Menkeu Imbau Jangan Politisasi Utang Negara

Jakarta, Kabar3.com - Jelang kontestasi Pilpres 2019, berbagai isu kerap diluncurkan. Salah satu yang terhangat adalah terus bertambahnya utang negara.

Menteri Keuangan Sri Mulyani Indrawati berharap, aktivitas panarikan utang tidak dijadikan alat untuk menyerang salah satu kubu dalam berpolitik. Walau memang, pemerintah menarik utang untuk menambal defisit Anggaran Pendapatan dan Belanja Negara (APBN). Namun, ia menjamin bahwa pengelolaannya dilakukan secara profesional.

Sri Mulyani menjelaskan bahwa Kemenkeu sudah mengkalkulasi kemampuan membayar kembali utang-utang tersebut dan melakukan diversifikasi atas jatuh tempo masing-masing portofolio utang. Hal tersebut dimaksudkan agar APBN tak begitu terbebani dengan kewajiban membayar utang dengan jumlah besar di waktu bersamaan.

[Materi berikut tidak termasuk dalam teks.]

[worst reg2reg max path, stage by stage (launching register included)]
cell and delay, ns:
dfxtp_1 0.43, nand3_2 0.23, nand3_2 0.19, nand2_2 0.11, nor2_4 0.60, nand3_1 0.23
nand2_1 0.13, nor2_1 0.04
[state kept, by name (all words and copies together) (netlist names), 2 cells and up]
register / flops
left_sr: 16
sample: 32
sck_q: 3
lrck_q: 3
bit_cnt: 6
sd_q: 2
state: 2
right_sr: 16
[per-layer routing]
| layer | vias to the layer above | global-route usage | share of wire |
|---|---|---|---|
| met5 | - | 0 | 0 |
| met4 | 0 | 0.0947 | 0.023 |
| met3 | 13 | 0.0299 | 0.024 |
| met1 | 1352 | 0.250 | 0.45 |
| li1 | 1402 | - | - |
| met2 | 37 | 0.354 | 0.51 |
**src/rtl/wts_channel_volume_mux_pkg.sv**
```systemverilog
// Shared widths, unity-gain constant, channel index type and the saturation
// classifier used by the volume datapath and the frame accumulator.
package wts_volume_pkg;

   localparam int NCH_DEF   = 5;
   localparam int SW_DEF    = 8;
   localparam int EW_DEF    = 9;
   localparam int VW_DEF    = 4;
   localparam int UNITY_DEF = 2 ** (EW_DEF - 1);

   typedef logic [$clog2(NCH_DEF)-1:0] ch_idx_t;

   typedef enum logic [1:0] {
      SAT_NONE = 2'b00,
      SAT_HI   = 2'b01,
      SAT_LO   = 2'b10
   } sat_e;

   // Index width that stays at least one bit even for a single channel
   function automatic int unsigned idx_w(input int unsigned n);
      return (n > 32'd1) ? $clog2(n) : 32'd1;
   endfunction

   // Classifies v against the signed range of a w-bit result
   function automatic sat_e sat(input logic signed [63:0] v, input int unsigned w);
      logic signed [63:0] hi;
      logic signed [63:0] lo;
      hi = (64'sd1 <<< (w - 32'd1)) - 64'sd1;
      lo = -(64'sd1 <<< (w - 32'd1));
      if (v > hi) begin
         return SAT_HI;
      end else if (v < lo) begin
         return SAT_LO;
      end else begin
         return SAT_NONE;
      end
   endfunction

endpackage

```
**src/rtl/wts_channel_volume_mux_if.sv**
```systemverilog
// Slot, volume-register and result bundle between the wave-table sequencer and
// the multiplexed volume stage.
interface wts_channel_volume_mux_if
   import wts_volume_pkg::*;
#(
   parameter int NCH = NCH_DEF,
   parameter int SW  = SW_DEF,
   parameter int EW  = EW_DEF,
   parameter int VW  = VW_DEF
);
   localparam int CW = idx_w(NCH);
   localparam int MW = SW + CW;

   logic                 in_valid;
   logic [CW-1:0]        in_ch;
   logic                 in_last;
   logic signed [SW-1:0] sram_q;
   logic [EW-1:0]        envelope;
   logic                 reg_we;
   logic [CW-1:0]        reg_ch;
   logic [VW-1:0]        reg_volume;
   logic                 ch_valid;
   logic [CW-1:0]        ch_idx;
   logic signed [SW-1:0] channel;
   logic                 mix_valid;
   logic signed [MW-1:0] mix_out;

   modport master (
      output in_valid, in_ch, in_last, sram_q, envelope, reg_we, reg_ch, reg_volume,
      input  ch_valid, ch_idx, channel, mix_valid, mix_out
   );

   modport slave (
      input  in_valid, in_ch, in_last, sram_q, envelope, reg_we, reg_ch, reg_volume,
      output ch_valid, ch_idx, channel, mix_valid, mix_out
   );

endinterface

```
**src/rtl/wts_channel_volume_mux_mul.sv**
```systemverilog
// Two-stage sample x envelope x volume datapath with floor shift and saturation.
// mark_i travels every cycle so frame markers survive dropped slots.
module wts_volume_mul
   import wts_volume_pkg::*;
#(
   parameter int SW = SW_DEF,
   parameter int EW = EW_DEF,
   parameter int VW = VW_DEF,
   parameter int TW = 1
) (
   input  logic                 clk,
   input  logic                 rst_n,
   input  logic                 valid_i,
   input  logic                 mark_i,
   input  logic [TW-1:0]        tag_i,
   input  logic signed [SW-1:0] sample_i,
   input  logic [EW-1:0]        env_i,
   input  logic [VW-1:0]        vol_i,
   output logic                 valid_o,
   output logic                 mark_o,
   output logic [TW-1:0]        tag_o,
   output logic signed [SW-1:0] res_o
);
   localparam int P1W = SW + EW + 1;
   localparam int P2W = P1W + VW + 1;
   localparam int SH  = EW - 1 + VW;

   logic signed [P1W-1:0] sx_s, ex_s, p1_d, p1_q;
   logic signed [P2W-1:0] p1x_s, vx_s, p2_s;
   logic signed [63:0]    shr_s;
   logic signed [SW-1:0]  res_d;
   logic [VW-1:0]         vol1_q;
   logic [TW-1:0]         tag1_q;
   logic                  valid1_q, mark1_q;

   // Stage 1 product: signed sample times zero-extended envelope
   always_comb begin
      sx_s = {{(EW + 1){sample_i[SW-1]}}, sample_i};
      ex_s = {{SW{1'b0}}, 1'b0, env_i};
      p1_d = sx_s * ex_s;
   end

   // Stage 2 product, arithmetic shift (floor) and clamp to sample range
   always_comb begin
      p1x_s = {{(VW + 1){p1_q[P1W-1]}}, p1_q};
      vx_s  = {{(P1W + 1){1'b0}}, vol1_q};
      p2_s  = p1x_s * vx_s;
      shr_s = $signed({{(64 - P2W){p2_s[P2W-1]}}, p2_s}) >>> SH;
      case (sat(shr_s, SW))
         SAT_HI:  res_d = {1'b0, {(SW - 1){1'b1}}};
         SAT_LO:  res_d = {1'b1, {(SW - 1){1'b0}}};
         default: res_d = shr_s[SW-1:0];
      endcase
   end

   // Stage 1 registers
   always_ff @(posedge clk or negedge rst_n) begin
      if (!rst_n) begin
         valid1_q <= 1'b0;
         mark1_q  <= 1'b0;
         p1_q     <= {P1W{1'b0}};
         vol1_q   <= {VW{1'b0}};
         tag1_q   <= {TW{1'b0}};
      end else begin
         valid1_q <= valid_i;
         mark1_q  <= mark_i;
         if (valid_i) begin
            p1_q   <= p1_d;
            vol1_q <= vol_i;
            tag1_q <= tag_i;
         end
      end
   end

   // Stage 2 registers; result holds between valid slots
   always_ff @(posedge clk or negedge rst_n) begin
      if (!rst_n) begin
         valid_o <= 1'b0;
         mark_o  <= 1'b0;
         tag_o   <= {TW{1'b0}};
         res_o   <= {SW{1'b0}};
      end else begin
         valid_o <= valid1_q;
         mark_o  <= mark1_q;
         if (valid1_q) begin
            tag_o <= tag1_q;
            res_o <= res_d;
         end
      end
   end

endmodule

```
**src/rtl/wts_channel_volume_mux.sv**
```systemverilog
// Time-multiplexed volume stage and frame mixer for NCH wave-table channels.
// Optional WTS_VOL_RAMP_EN: effective volume steps +-1 toward the register once per frame.
module wts_channel_volume_mux
   import wts_volume_pkg::*;
#(
   parameter int NCH = NCH_DEF,
   parameter int SW  = SW_DEF,
   parameter int EW  = EW_DEF,
   parameter int VW  = VW_DEF
) (
   input logic               clk,
   input logic               nreset,
   wts_channel_volume_mux_if.slave bus
);
   localparam int CW = idx_w(NCH);
   localparam int MW = SW + CW;
   localparam int NV = 1 << CW;
   localparam logic [CW:0] NCH_L = (CW + 1)'(NCH);

   logic [VW-1:0]        vol_q [NV];
   logic [VW-1:0]        vol_d [NV];
   logic [VW-1:0]        eff_s [NV];
   logic [VW-1:0]        vol_sel_s;
   logic                 slot_ok_s, last_in_s;
   logic                 s2_valid_s, s2_mark_s;
   logic [CW-1:0]        s2_ch_s;
   logic signed [SW-1:0] s2_res_s;
   logic signed [63:0]   r_ext_s, acc_ext_s, sum_s;
   logic signed [MW-1:0] sum_sat_s, acc_d, acc_q, mix_out_d, mix_out_q;
   logic                 mix_valid_d, mix_valid_q;

   assign slot_ok_s = bus.in_valid && ({1'b0, bus.in_ch} < NCH_L);
   assign last_in_s = bus.in_valid && bus.in_last;
   assign vol_sel_s = eff_s[bus.in_ch];

   // Volume register file; a write is seen by slots from the next cycle on
   always_comb begin
      vol_d = vol_q;
      if (bus.reg_we && ({1'b0, bus.reg_ch} < NCH_L)) begin
         vol_d[bus.reg_ch] = bus.reg_volume;
      end else begin
         vol_d = vol_q;
      end
   end

   // Volume register state
   always_ff @(posedge clk or negedge nreset) begin
      if (!nreset) begin
         for (int i = 0; i < NV; i++) vol_q[i] <= {VW{1'b0}};
      end else begin
         vol_q <= vol_d;
      end
   end

`ifdef WTS_VOL_RAMP_EN
   logic [VW-1:0] eff_q [NV];
   logic [VW-1:0] eff_d [NV];

   // Ramp each effective volume one step toward its target per completed frame
   always_comb begin
      eff_d = eff_q;
      for (int i = 0; i < NV; i++) begin
         if (mix_valid_q && (eff_q[i] < vol_q[i])) begin
            eff_d[i] = eff_q[i] + {{(VW - 1){1'b0}}, 1'b1};
         end else if (mix_valid_q && (eff_q[i] > vol_q[i])) begin
            eff_d[i] = eff_q[i] - {{(VW - 1){1'b0}}, 1'b1};
         end else begin
            eff_d[i] = eff_q[i];
         end
      end
   end

   // Effective volume state
   always_ff @(posedge clk or negedge nreset) begin
      if (!nreset) begin
         for (int i = 0; i < NV; i++) eff_q[i] <= {VW{1'b0}};
      end else begin
         eff_q <= eff_d;
      end
   end

   assign eff_s = eff_q;
`else
   assign eff_s = vol_q;
`endif

   wts_volume_mul #(.SW(SW), .EW(EW), .VW(VW), .TW(CW)) u_mul (
      .clk      (clk),
      .rst_n    (nreset),
      .valid_i  (slot_ok_s),
      .mark_i   (last_in_s),
      .tag_i    (bus.in_ch),
      .sample_i (bus.sram_q),
      .env_i    (bus.envelope),
      .vol_i    (vol_sel_s),
      .valid_o  (s2_valid_s),
      .mark_o   (s2_mark_s),
      .tag_o    (s2_ch_s),
      .res_o    (s2_res_s)
   );

   assign r_ext_s   = s2_valid_s ? {{(64 - SW){s2_res_s[SW-1]}}, s2_res_s} : 64'sd0;
   assign acc_ext_s = {{(64 - MW){acc_q[MW-1]}}, acc_q};
   assign sum_s     = acc_ext_s + r_ext_s;

   // Frame accumulation; the marked slot publishes the sum and restarts from zero
   always_comb begin
      case (sat(sum_s, MW))
         SAT_HI:  sum_sat_s = {1'b0, {(MW - 1){1'b1}}};
         SAT_LO:  sum_sat_s = {1'b1, {(MW - 1){1'b0}}};
         default: sum_sat_s = sum_s[MW-1:0];
      endcase
      acc_d       = acc_q;
      mix_out_d   = mix_out_q;
      mix_valid_d = 1'b0;
      if (s2_mark_s) begin
         acc_d       = {MW{1'b0}};
         mix_out_d   = sum_sat_s;
         mix_valid_d = 1'b1;
      end else if (s2_valid_s) begin
         acc_d = sum_sat_s;
      end else begin
         acc_d = acc_q;
      end
   end

   // Accumulator and mix output registers
   always_ff @(posedge clk or negedge nreset) begin
      if (!nreset) begin
         acc_q       <= {MW{1'b0}};
         mix_out_q   <= {MW{1'b0}};
         mix_valid_q <= 1'b0;
      end else begin
         acc_q       <= acc_d;
         mix_out_q   <= mix_out_d;
         mix_valid_q <= mix_valid_d;
      end
   end

   assign bus.ch_valid  = s2_valid_s;
   assign bus.ch_idx    = s2_ch_s;
   assign bus.channel   = s2_res_s;
   assign bus.mix_valid = mix_valid_q;
   assign bus.mix_out   = mix_out_q;

endmodule
```
**src/flat_wrapper.sv**
```systemverilog
// flat-port wrapper written by rule: the top's interface ports become plain ports
module wts_channel_volume_mux_flat import wts_volume_pkg::*;
#(
   parameter int NCH = NCH_DEF,
   parameter int SW  = SW_DEF,
   parameter int EW  = EW_DEF,
   parameter int VW  = VW_DEF
)
  (clk, nreset, bus_in_valid, bus_in_ch, bus_in_last, bus_sram_q, bus_envelope, bus_reg_we, bus_reg_ch, bus_reg_volume, bus_ch_valid, bus_ch_idx, bus_channel, bus_mix_valid, bus_mix_out);
  wts_channel_volume_mux_if #(.NCH(NCH), .SW(SW), .EW(EW), .VW(VW)) bus_i ();
  input logic clk;
  input logic nreset;
  input wire logic [$bits(bus_i.in_valid)-1:0] bus_in_valid;
  input wire logic [$bits(bus_i.in_ch)-1:0] bus_in_ch;
  input wire logic [$bits(bus_i.in_last)-1:0] bus_in_last;
  input wire logic [$bits(bus_i.sram_q)-1:0] bus_sram_q;
  input wire logic [$bits(bus_i.envelope)-1:0] bus_envelope;
  input wire logic [$bits(bus_i.reg_we)-1:0] bus_reg_we;
  input wire logic [$bits(bus_i.reg_ch)-1:0] bus_reg_ch;
  input wire logic [$bits(bus_i.reg_volume)-1:0] bus_reg_volume;
  output wire logic [$bits(bus_i.ch_valid)-1:0] bus_ch_valid;
  output wire logic [$bits(bus_i.ch_idx)-1:0] bus_ch_idx;
  output wire logic [$bits(bus_i.channel)-1:0] bus_channel;
  output wire logic [$bits(bus_i.mix_valid)-1:0] bus_mix_valid;
  output wire logic [$bits(bus_i.mix_out)-1:0] bus_mix_out;
  assign bus_i.in_valid = bus_in_valid;
  assign bus_i.in_ch = bus_in_ch;
  assign bus_i.in_last = bus_in_last;
  assign bus_i.sram_q = bus_sram_q;
  assign bus_i.envelope = bus_envelope;
  assign bus_i.reg_we = bus_reg_we;
  assign bus_i.reg_ch = bus_reg_ch;
  assign bus_i.reg_volume = bus_reg_volume;
  assign bus_ch_valid = bus_i.ch_valid;
  assign bus_ch_idx = bus_i.ch_idx;
  assign bus_channel = bus_i.channel;
  assign bus_mix_valid = bus_i.mix_valid;
  assign bus_mix_out = bus_i.mix_out;
  wts_channel_volume_mux #(.NCH(NCH), .SW(SW), .EW(EW), .VW(VW)) u_core (.clk(clk), .nreset(nreset), .bus(bus_i));
endmodule
```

"Kami juga lihat komposisi dari suku bunga, apakah ada yang tetap atau bergerak. Ini dilakukan agar pengelolaan utang Indonesia tidak dijadikan komoditas politik, tapi pengelolaan yang sifatnya profesional sesuai azas pengelolaan keuangan dunia," kata Sri Mulyani melalui keterangan tertulisnya, Selasa (24/4/2018).

Sementara itu Menko Perekonomian Darmin Nasution menjelaskan, lonjakan utang pemerintah yang pada posisi akhir mencapai kisaran Rp 4.000 triliun digunakan untuk kegiatan produktif. Nilai uutang yang besar tersebut, kata Darmin, tidak serta-merta digunakan untuk hal-hal sifatnya tifak jelas.